• Instructions for the task
From the entries below, copy each line in which the word "accept" occurs.

(Dataset entries)
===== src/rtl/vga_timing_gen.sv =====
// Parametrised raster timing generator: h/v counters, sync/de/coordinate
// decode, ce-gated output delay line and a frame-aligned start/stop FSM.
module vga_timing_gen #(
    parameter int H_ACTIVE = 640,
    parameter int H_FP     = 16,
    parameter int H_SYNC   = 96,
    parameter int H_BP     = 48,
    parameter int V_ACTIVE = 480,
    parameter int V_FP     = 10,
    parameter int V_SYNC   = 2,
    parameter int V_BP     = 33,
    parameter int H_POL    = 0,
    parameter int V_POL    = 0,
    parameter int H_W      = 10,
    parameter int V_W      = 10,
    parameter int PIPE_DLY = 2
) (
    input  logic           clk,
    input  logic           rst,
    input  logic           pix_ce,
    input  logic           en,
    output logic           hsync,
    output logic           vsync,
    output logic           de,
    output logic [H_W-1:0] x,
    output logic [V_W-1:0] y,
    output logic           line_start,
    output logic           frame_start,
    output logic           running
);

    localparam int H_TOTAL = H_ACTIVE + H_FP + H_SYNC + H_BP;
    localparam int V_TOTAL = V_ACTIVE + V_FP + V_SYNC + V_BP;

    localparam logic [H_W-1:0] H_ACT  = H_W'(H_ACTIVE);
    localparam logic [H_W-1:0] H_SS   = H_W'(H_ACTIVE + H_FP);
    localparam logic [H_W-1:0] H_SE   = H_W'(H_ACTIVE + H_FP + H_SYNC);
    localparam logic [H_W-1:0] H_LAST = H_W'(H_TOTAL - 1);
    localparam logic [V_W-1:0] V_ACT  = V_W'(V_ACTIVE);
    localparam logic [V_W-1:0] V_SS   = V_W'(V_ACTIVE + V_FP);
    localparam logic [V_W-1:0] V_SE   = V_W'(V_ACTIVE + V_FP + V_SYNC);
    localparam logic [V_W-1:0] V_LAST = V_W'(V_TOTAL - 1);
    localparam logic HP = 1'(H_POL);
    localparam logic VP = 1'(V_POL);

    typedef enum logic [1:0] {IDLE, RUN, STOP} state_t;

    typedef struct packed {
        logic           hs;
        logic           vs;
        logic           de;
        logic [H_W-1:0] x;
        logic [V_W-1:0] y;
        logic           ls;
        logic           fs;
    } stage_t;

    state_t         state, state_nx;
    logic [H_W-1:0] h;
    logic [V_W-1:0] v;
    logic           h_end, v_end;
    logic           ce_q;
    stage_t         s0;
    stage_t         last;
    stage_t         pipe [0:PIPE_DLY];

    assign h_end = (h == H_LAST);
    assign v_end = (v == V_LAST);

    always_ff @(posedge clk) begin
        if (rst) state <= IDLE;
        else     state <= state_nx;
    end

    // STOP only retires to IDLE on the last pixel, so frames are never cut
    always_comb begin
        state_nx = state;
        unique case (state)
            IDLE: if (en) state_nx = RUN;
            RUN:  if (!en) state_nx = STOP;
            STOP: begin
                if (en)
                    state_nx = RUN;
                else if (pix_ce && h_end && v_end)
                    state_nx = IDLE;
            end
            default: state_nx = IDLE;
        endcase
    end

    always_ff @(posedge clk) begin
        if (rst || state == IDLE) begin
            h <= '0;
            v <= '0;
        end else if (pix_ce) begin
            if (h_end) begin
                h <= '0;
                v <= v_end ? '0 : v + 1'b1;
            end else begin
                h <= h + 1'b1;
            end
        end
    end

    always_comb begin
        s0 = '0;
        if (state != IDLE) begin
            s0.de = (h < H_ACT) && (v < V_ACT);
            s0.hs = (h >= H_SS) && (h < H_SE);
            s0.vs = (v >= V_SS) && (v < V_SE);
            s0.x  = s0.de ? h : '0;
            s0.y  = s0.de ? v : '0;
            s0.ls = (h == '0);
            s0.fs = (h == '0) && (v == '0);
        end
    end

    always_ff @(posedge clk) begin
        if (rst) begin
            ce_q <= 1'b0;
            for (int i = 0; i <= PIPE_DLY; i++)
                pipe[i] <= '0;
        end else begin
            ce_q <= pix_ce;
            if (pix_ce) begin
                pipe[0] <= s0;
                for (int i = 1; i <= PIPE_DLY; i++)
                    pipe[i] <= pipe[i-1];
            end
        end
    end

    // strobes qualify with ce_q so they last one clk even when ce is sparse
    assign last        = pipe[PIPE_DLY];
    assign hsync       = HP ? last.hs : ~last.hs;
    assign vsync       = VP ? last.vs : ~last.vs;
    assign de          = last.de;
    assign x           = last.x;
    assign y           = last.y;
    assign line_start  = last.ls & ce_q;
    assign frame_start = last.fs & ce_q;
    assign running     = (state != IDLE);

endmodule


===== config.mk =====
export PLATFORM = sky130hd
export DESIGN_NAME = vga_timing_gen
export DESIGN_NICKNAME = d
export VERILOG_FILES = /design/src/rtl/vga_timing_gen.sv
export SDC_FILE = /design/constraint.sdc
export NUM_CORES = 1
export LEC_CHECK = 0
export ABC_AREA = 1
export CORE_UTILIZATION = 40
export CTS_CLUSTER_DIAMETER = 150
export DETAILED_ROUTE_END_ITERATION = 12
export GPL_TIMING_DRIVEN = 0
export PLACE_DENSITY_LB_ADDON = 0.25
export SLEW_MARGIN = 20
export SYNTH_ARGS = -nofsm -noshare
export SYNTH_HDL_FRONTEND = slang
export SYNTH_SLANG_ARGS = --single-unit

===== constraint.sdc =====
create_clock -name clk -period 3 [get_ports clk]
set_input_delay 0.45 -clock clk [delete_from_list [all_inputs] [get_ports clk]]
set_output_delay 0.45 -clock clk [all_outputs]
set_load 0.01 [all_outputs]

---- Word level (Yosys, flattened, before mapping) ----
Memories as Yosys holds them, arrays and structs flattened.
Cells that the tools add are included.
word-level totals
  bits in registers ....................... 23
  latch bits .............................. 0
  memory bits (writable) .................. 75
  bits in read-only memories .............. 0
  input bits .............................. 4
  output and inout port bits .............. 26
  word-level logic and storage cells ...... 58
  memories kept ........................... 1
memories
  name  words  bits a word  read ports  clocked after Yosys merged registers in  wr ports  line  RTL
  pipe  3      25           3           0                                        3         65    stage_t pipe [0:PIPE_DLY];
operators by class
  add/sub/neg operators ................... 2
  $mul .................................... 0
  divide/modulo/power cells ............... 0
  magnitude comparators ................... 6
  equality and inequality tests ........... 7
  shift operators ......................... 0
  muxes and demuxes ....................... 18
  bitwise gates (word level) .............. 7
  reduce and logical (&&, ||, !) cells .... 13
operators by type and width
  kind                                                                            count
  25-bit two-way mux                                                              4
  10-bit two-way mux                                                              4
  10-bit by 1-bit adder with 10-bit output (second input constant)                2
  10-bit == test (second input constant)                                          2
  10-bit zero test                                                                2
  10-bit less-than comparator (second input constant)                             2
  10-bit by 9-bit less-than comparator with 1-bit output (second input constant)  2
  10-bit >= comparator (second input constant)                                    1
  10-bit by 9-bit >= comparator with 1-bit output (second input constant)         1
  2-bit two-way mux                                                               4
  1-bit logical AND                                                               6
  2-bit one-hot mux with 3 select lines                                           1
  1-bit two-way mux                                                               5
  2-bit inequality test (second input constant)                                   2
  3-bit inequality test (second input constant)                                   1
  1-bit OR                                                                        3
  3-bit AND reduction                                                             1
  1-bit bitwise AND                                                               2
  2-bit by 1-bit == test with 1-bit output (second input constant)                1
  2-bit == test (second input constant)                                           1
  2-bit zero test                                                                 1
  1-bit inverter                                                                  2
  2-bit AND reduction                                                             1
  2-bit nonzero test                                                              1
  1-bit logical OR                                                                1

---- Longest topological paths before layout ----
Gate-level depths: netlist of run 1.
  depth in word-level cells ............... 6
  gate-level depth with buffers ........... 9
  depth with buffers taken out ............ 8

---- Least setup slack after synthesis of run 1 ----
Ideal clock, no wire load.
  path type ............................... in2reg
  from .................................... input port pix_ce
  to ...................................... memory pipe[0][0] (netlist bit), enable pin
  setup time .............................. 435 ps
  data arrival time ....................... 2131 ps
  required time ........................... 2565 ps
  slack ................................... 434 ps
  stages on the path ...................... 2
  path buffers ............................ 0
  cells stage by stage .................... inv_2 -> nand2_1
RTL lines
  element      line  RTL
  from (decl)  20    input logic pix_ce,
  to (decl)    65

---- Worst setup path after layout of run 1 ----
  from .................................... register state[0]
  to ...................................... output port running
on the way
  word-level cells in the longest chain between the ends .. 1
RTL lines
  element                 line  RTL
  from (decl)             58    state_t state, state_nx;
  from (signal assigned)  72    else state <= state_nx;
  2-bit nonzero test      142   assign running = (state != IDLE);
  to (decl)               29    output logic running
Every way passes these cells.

* * *

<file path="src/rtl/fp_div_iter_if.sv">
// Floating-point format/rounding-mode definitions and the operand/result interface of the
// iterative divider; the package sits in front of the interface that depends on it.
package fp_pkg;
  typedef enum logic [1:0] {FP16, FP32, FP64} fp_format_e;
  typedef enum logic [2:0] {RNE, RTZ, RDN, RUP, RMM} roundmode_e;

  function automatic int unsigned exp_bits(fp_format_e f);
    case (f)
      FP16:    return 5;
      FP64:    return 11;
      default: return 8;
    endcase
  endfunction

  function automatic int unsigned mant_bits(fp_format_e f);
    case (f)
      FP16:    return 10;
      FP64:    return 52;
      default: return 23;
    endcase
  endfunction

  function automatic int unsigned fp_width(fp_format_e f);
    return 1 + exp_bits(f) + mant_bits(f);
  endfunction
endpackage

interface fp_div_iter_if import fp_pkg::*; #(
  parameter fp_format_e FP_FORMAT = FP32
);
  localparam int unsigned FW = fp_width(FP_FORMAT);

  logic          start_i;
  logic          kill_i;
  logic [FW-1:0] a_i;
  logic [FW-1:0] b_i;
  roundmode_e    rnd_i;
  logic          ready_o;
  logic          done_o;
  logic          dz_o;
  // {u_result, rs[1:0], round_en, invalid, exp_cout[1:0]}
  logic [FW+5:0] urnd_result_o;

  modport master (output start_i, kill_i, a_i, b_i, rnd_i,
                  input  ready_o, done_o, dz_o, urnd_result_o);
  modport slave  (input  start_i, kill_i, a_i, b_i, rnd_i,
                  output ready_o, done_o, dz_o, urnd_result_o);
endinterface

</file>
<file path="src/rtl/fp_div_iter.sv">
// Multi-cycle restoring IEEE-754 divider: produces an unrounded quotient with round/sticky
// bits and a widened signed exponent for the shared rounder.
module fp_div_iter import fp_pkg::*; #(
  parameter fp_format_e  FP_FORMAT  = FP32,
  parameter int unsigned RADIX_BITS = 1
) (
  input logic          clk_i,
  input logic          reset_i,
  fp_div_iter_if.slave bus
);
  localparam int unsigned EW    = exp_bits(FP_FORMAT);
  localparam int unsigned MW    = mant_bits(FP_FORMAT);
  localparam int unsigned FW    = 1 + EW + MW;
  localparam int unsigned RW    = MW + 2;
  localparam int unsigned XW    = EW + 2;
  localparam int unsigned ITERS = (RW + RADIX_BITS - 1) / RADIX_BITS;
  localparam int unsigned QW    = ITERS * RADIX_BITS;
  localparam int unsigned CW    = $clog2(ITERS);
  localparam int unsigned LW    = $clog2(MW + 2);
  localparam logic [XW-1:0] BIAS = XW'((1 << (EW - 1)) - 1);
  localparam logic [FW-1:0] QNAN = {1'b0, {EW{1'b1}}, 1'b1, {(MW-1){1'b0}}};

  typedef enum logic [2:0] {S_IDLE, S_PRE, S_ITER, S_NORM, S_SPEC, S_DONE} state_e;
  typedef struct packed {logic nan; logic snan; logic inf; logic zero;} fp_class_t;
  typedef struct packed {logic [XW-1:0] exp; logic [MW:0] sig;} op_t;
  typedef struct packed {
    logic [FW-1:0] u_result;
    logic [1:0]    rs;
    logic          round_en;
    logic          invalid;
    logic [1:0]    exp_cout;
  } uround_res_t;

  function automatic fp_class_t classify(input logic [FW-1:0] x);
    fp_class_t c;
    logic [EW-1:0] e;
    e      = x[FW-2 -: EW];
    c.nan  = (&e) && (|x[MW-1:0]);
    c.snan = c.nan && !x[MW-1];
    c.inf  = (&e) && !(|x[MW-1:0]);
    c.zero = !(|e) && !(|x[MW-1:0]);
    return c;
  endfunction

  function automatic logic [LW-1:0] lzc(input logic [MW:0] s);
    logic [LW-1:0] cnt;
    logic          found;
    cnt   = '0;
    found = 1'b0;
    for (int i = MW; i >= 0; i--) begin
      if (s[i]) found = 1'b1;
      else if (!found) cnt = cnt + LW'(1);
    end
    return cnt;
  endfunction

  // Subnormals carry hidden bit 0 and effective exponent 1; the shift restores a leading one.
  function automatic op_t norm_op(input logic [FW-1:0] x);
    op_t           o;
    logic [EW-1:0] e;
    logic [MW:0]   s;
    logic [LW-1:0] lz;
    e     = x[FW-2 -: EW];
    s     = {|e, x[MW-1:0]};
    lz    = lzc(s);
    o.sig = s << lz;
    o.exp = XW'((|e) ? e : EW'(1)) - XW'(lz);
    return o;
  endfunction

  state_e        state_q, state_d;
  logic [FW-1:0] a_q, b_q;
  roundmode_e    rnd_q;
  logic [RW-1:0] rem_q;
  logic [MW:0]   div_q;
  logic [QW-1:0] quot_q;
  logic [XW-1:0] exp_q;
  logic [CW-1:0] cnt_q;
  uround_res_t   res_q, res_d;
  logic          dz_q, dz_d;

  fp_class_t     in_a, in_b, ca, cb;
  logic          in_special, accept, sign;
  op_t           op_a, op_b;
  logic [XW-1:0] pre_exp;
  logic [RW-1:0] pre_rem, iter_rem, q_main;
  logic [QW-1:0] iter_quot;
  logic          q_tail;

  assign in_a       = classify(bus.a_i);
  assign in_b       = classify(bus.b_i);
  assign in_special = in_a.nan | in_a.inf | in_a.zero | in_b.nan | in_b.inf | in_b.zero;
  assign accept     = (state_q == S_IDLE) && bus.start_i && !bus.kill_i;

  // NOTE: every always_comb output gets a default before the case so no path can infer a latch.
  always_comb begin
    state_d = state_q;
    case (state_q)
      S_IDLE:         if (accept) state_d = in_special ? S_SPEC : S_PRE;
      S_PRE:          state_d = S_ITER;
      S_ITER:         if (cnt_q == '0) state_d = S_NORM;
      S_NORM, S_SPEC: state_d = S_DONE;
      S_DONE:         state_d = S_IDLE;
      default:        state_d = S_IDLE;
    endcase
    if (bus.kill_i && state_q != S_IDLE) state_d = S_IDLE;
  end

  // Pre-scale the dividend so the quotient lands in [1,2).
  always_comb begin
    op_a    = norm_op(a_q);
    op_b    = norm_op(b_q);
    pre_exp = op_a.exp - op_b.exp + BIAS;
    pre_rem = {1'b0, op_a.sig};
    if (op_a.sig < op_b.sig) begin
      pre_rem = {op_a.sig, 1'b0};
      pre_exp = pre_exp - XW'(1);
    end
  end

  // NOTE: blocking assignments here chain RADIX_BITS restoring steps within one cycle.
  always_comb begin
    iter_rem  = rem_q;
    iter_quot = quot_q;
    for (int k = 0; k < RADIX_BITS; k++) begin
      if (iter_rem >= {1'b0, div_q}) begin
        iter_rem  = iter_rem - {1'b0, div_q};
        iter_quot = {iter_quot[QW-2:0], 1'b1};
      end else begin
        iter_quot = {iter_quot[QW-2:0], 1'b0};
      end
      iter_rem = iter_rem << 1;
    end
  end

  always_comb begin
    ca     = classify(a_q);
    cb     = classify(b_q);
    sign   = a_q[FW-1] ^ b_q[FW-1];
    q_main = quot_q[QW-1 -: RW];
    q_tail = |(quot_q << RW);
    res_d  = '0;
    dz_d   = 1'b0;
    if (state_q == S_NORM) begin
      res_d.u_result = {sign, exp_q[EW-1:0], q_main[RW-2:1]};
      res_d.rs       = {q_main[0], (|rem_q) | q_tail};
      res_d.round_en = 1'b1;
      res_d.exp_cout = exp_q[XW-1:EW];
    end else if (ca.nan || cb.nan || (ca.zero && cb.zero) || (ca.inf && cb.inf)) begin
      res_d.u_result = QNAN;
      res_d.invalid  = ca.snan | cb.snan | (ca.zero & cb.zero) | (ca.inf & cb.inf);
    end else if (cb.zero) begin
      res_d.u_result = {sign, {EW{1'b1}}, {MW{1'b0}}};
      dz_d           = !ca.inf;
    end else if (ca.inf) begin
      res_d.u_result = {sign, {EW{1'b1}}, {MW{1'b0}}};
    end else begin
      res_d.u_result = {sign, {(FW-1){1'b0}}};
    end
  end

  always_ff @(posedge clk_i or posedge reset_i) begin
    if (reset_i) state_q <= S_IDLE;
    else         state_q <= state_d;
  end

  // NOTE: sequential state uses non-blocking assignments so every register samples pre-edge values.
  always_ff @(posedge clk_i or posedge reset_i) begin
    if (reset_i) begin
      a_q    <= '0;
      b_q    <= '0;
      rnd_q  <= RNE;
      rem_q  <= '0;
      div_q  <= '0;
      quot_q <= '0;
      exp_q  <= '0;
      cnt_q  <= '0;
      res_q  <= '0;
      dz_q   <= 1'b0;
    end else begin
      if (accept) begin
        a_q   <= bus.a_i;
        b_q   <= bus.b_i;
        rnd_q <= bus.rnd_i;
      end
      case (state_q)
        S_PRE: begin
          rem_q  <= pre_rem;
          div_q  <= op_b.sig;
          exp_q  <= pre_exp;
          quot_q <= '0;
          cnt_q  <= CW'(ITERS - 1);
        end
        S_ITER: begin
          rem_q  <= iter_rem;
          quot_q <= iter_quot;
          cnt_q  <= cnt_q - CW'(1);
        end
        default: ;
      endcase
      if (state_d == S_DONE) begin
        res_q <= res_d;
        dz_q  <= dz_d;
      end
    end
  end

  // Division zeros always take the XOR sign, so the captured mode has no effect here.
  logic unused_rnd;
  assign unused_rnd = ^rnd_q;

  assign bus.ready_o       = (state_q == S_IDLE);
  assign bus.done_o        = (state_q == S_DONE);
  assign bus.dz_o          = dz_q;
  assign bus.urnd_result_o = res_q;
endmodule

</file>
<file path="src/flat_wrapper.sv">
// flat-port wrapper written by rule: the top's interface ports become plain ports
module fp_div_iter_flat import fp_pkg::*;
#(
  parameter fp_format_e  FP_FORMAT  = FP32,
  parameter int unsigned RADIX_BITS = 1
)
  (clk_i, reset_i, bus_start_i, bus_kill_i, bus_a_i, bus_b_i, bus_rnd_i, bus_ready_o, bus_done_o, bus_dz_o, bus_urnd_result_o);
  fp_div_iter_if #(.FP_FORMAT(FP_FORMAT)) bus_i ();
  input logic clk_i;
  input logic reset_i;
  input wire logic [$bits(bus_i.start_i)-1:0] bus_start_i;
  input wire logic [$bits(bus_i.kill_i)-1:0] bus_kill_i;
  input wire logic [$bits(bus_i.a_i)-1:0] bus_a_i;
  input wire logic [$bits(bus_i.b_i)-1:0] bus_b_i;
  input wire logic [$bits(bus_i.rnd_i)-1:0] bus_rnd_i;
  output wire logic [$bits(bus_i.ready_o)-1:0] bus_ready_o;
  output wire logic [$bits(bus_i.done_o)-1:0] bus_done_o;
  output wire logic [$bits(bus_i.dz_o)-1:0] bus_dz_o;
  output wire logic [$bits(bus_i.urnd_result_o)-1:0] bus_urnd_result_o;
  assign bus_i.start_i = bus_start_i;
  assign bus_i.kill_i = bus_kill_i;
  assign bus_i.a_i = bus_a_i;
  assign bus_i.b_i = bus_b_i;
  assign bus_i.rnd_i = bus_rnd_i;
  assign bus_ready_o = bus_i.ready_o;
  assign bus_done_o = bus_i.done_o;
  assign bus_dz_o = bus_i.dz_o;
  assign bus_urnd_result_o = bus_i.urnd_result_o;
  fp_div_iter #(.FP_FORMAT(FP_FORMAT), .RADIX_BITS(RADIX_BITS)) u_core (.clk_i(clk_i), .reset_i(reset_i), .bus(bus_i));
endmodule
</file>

• Answer to the problem
  logic          in_special, accept, sign;
  assign accept     = (state_q == S_IDLE) && bus.start_i && !bus.kill_i;
      S_IDLE:         if (accept) state_d = in_special ? S_SPEC : S_PRE;
      if (accept) begin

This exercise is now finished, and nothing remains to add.